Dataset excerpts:
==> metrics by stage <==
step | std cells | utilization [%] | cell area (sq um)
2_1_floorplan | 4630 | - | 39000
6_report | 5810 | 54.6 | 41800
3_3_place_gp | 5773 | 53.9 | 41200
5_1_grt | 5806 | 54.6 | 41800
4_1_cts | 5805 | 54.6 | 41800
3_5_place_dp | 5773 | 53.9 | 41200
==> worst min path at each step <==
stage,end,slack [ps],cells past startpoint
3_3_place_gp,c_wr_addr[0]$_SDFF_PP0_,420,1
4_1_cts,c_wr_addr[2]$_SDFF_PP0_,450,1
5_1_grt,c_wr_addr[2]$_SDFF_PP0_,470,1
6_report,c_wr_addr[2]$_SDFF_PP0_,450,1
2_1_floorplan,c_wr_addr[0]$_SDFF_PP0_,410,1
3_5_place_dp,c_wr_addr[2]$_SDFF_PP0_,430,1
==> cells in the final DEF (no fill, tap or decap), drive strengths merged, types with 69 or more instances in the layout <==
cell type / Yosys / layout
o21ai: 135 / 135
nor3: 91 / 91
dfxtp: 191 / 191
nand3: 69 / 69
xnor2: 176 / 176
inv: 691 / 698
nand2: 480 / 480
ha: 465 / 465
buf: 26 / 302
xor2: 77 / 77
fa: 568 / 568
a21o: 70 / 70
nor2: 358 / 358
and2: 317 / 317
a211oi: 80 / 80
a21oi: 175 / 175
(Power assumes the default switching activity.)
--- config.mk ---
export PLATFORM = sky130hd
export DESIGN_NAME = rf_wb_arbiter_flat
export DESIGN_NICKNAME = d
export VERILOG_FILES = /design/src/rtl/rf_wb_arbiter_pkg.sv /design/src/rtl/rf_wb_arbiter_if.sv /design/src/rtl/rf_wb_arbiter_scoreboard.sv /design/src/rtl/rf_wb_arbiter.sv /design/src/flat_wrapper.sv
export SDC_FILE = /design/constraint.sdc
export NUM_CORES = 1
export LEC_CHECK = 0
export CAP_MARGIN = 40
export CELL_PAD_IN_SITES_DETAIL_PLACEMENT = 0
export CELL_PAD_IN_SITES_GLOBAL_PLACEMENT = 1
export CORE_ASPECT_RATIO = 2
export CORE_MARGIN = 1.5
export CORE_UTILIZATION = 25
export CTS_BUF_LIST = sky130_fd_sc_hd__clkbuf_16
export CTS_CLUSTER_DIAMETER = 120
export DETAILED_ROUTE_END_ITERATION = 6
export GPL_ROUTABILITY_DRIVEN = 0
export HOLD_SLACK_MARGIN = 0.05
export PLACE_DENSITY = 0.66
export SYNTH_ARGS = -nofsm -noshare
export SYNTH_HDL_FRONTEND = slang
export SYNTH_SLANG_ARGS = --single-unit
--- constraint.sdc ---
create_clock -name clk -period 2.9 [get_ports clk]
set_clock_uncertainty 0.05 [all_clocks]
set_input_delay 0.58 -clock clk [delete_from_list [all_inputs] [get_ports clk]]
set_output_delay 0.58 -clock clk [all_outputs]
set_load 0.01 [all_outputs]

...

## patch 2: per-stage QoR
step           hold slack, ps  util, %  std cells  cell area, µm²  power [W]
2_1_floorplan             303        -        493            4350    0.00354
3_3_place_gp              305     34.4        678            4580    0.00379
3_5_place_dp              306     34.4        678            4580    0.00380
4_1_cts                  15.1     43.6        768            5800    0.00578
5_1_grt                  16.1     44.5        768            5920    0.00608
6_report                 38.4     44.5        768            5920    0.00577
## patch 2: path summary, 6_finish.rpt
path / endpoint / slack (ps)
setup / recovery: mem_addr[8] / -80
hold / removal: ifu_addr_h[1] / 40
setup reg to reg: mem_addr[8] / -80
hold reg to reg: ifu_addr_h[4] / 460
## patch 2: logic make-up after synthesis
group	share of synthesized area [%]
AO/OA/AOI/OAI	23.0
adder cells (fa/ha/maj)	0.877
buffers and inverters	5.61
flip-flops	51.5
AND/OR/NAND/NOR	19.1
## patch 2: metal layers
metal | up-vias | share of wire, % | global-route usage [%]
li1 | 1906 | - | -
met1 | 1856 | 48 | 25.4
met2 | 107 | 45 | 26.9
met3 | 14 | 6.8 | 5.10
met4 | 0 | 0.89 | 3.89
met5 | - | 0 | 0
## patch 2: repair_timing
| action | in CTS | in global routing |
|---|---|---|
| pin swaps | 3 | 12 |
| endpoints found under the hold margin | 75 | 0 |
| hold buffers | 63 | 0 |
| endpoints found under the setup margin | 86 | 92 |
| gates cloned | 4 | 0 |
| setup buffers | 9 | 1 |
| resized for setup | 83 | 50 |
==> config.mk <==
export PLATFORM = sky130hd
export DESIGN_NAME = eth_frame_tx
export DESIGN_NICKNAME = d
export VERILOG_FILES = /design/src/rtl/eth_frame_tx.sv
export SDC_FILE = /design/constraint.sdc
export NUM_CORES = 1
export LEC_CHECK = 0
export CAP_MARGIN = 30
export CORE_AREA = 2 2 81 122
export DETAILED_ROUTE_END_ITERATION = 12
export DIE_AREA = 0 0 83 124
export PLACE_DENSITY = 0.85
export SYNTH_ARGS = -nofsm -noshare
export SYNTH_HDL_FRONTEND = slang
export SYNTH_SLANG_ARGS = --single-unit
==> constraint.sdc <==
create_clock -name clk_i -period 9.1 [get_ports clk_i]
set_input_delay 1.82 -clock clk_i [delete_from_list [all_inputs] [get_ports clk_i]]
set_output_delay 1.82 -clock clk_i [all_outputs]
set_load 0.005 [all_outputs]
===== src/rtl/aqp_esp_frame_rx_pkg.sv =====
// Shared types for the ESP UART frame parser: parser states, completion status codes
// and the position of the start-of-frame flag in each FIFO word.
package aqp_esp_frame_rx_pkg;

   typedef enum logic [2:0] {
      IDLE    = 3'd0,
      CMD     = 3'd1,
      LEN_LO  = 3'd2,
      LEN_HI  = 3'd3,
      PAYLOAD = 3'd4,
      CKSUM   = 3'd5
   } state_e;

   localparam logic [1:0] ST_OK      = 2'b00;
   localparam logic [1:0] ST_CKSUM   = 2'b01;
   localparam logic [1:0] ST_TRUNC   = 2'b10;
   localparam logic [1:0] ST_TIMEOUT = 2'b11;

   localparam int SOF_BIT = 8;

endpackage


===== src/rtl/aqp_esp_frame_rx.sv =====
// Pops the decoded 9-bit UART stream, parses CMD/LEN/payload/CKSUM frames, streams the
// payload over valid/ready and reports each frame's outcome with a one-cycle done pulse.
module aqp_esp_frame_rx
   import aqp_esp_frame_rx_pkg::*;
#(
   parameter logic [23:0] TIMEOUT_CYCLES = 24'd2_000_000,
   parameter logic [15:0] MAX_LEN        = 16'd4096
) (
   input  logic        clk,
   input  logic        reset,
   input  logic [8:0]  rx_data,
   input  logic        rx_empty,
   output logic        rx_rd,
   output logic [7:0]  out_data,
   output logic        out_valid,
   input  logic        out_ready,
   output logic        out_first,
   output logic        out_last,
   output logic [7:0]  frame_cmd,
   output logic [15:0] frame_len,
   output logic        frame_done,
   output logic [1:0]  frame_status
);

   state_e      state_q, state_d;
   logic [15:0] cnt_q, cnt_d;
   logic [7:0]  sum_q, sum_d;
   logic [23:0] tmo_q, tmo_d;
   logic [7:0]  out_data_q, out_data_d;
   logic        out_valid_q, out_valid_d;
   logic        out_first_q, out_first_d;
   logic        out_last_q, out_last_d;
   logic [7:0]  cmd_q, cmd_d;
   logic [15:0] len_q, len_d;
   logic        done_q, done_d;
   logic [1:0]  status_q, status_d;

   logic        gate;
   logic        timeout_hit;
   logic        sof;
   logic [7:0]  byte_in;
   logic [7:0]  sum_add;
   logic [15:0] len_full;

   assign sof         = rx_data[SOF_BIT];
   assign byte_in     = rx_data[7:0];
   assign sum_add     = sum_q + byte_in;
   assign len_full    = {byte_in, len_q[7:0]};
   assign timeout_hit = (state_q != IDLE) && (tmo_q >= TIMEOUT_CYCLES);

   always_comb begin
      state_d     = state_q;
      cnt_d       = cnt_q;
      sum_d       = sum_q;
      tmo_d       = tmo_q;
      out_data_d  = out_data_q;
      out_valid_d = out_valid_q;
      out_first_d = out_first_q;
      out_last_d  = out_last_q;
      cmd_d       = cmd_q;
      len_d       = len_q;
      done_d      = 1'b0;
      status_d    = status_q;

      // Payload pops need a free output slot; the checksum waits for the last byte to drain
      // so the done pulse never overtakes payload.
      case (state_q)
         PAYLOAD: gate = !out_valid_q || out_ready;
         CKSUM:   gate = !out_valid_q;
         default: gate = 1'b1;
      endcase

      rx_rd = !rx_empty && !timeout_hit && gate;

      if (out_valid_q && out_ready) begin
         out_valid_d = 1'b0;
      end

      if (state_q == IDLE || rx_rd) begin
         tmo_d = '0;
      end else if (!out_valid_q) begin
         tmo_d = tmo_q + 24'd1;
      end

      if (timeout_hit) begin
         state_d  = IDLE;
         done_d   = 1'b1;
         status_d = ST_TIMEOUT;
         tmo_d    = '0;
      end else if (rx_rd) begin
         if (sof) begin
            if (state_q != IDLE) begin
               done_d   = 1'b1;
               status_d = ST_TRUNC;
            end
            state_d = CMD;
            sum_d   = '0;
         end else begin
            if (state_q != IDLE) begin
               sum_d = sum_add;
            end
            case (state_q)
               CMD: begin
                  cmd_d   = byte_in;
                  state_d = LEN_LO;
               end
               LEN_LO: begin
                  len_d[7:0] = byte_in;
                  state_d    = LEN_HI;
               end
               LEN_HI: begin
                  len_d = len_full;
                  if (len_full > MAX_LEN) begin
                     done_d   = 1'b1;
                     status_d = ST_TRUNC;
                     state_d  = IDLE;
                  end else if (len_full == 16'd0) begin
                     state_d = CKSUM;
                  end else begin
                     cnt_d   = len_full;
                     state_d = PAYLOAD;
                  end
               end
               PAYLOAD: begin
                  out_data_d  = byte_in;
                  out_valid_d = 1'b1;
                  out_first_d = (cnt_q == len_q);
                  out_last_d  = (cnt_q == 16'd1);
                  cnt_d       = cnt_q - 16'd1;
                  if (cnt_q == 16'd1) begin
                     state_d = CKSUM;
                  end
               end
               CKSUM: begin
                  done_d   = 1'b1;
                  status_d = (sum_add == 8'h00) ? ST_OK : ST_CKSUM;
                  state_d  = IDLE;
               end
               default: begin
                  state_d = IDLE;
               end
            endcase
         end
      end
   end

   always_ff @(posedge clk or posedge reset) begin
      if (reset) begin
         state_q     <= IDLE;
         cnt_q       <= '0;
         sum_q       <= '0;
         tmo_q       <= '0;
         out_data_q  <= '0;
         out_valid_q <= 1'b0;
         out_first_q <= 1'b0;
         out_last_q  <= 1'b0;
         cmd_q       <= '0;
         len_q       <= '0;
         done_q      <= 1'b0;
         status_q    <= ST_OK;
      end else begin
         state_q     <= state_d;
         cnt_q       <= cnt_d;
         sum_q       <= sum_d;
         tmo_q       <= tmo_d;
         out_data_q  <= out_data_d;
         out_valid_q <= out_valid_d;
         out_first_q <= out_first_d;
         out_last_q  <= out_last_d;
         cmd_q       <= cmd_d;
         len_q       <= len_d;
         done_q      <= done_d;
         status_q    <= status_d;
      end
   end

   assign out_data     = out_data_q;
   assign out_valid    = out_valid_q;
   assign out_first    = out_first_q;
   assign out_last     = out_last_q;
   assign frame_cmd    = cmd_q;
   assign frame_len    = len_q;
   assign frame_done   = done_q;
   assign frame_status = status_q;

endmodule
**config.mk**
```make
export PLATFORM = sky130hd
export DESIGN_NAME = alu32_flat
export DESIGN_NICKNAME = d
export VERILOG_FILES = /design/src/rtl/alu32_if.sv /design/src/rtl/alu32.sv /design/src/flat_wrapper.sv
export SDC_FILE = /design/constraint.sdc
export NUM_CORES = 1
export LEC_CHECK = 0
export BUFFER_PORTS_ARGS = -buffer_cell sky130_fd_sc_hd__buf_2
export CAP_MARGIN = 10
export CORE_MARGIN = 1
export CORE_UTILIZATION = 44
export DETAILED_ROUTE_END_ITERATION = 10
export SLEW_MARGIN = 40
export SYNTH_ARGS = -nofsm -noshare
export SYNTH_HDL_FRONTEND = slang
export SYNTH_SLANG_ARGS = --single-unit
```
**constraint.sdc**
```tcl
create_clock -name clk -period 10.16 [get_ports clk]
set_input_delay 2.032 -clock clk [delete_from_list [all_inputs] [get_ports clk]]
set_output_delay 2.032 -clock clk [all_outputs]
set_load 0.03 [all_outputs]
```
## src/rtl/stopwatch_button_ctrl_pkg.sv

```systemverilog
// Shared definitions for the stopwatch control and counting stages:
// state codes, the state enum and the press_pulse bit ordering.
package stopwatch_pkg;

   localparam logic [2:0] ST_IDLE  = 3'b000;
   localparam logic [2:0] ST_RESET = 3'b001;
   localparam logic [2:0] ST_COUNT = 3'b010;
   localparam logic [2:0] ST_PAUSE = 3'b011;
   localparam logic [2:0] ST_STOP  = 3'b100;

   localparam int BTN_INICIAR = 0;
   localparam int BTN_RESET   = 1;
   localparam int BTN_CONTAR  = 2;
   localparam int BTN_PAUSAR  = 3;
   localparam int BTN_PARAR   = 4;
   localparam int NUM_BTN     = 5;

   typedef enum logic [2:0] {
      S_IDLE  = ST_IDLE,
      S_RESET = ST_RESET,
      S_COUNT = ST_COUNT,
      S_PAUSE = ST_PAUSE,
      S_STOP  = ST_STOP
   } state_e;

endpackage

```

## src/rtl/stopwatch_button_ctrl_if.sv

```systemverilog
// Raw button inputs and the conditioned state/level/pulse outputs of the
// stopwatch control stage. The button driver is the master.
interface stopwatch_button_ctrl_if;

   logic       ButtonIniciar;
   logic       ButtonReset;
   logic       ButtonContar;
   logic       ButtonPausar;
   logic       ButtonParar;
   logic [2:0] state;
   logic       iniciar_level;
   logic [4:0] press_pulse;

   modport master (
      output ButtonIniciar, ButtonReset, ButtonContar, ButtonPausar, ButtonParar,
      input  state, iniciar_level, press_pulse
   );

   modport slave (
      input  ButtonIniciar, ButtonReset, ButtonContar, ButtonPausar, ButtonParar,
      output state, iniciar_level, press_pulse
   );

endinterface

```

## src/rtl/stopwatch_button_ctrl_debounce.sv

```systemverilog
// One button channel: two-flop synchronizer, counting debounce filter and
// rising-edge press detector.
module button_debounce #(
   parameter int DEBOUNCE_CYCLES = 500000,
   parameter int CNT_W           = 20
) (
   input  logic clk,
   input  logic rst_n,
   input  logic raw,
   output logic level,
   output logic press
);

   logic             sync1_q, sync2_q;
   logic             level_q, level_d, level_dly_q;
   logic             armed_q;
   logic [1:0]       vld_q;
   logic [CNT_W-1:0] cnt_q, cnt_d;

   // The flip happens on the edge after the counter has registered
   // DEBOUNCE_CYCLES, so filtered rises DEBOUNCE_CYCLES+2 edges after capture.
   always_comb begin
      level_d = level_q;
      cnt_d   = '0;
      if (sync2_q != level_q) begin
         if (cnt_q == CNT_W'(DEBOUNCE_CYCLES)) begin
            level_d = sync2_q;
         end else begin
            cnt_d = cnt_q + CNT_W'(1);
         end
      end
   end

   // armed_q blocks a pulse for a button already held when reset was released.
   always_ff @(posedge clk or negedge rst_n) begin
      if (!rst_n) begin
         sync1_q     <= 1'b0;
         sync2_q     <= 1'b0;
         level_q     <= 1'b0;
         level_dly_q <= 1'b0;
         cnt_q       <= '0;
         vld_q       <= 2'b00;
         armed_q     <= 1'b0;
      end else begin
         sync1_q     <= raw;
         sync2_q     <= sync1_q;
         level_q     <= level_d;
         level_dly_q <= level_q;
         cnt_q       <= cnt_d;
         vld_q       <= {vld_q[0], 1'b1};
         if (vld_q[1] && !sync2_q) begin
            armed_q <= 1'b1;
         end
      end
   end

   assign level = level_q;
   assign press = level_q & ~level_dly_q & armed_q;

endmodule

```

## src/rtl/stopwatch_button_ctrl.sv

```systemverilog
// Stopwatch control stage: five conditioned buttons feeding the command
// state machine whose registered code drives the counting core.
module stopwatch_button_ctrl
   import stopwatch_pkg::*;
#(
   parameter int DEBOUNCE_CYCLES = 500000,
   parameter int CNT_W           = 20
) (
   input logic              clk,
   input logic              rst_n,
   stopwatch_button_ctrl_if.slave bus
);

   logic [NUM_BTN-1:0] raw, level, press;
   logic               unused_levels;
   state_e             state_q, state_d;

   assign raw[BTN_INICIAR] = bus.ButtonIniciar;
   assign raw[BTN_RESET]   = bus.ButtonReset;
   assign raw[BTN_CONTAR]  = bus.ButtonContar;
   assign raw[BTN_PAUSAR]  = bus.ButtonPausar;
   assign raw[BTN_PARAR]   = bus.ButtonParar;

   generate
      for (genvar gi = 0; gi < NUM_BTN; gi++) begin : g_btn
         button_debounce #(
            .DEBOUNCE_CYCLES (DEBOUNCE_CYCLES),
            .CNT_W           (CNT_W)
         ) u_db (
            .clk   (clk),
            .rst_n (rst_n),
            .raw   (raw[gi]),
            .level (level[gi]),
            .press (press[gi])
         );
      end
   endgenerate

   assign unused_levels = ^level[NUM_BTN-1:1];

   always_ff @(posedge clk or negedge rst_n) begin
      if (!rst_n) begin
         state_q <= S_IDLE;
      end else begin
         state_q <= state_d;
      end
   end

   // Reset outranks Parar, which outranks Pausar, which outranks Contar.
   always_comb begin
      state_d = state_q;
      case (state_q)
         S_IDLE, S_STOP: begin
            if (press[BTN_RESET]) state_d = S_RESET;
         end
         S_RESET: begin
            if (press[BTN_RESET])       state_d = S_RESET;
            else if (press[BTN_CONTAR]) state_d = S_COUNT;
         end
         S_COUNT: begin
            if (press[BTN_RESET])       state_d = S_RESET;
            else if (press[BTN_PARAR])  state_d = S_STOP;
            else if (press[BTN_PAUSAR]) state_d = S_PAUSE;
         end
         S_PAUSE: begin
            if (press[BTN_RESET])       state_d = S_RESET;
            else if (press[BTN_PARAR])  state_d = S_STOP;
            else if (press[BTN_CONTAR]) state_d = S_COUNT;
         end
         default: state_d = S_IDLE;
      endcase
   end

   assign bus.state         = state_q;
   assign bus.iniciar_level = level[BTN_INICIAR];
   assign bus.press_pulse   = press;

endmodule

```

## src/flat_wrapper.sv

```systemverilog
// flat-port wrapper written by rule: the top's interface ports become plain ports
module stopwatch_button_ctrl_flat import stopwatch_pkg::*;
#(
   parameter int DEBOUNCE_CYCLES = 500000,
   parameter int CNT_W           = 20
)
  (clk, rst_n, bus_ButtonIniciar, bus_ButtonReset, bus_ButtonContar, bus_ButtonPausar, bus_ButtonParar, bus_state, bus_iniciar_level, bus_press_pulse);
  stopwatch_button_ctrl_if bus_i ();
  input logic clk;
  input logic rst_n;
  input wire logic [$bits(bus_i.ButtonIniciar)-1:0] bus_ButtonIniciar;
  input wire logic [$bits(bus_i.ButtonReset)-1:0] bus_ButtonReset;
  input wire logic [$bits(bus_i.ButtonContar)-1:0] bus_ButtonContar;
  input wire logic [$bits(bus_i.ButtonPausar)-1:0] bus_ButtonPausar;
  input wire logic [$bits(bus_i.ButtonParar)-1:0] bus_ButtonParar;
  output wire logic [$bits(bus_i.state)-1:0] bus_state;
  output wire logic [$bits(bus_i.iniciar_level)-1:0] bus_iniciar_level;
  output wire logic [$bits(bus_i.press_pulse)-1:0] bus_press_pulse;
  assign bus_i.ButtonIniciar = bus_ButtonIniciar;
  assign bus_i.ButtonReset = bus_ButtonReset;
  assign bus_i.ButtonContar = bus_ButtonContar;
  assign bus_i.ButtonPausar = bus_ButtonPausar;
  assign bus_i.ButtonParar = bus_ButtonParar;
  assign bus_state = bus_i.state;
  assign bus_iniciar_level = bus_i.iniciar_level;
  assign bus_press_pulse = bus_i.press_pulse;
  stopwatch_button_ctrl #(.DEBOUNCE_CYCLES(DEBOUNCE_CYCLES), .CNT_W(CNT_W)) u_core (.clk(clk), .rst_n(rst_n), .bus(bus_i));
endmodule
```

▶ [TASK]
Print exactly the lines above from the one with "metrics by stage" to the one with "3_3_place_gp,c_wr_addr[0]$_SDFF_PP0_,420,1", including both.

▶ [TASK RESPONSE]
==> metrics by stage <==
step | std cells | utilization [%] | cell area (sq um)
2_1_floorplan | 4630 | - | 39000
6_report | 5810 | 54.6 | 41800
3_3_place_gp | 5773 | 53.9 | 41200
5_1_grt | 5806 | 54.6 | 41800
4_1_cts | 5805 | 54.6 | 41800
3_5_place_dp | 5773 | 53.9 | 41200
==> worst min path at each step <==
stage,end,slack [ps],cells past startpoint
3_3_place_gp,c_wr_addr[0]$_SDFF_PP0_,420,1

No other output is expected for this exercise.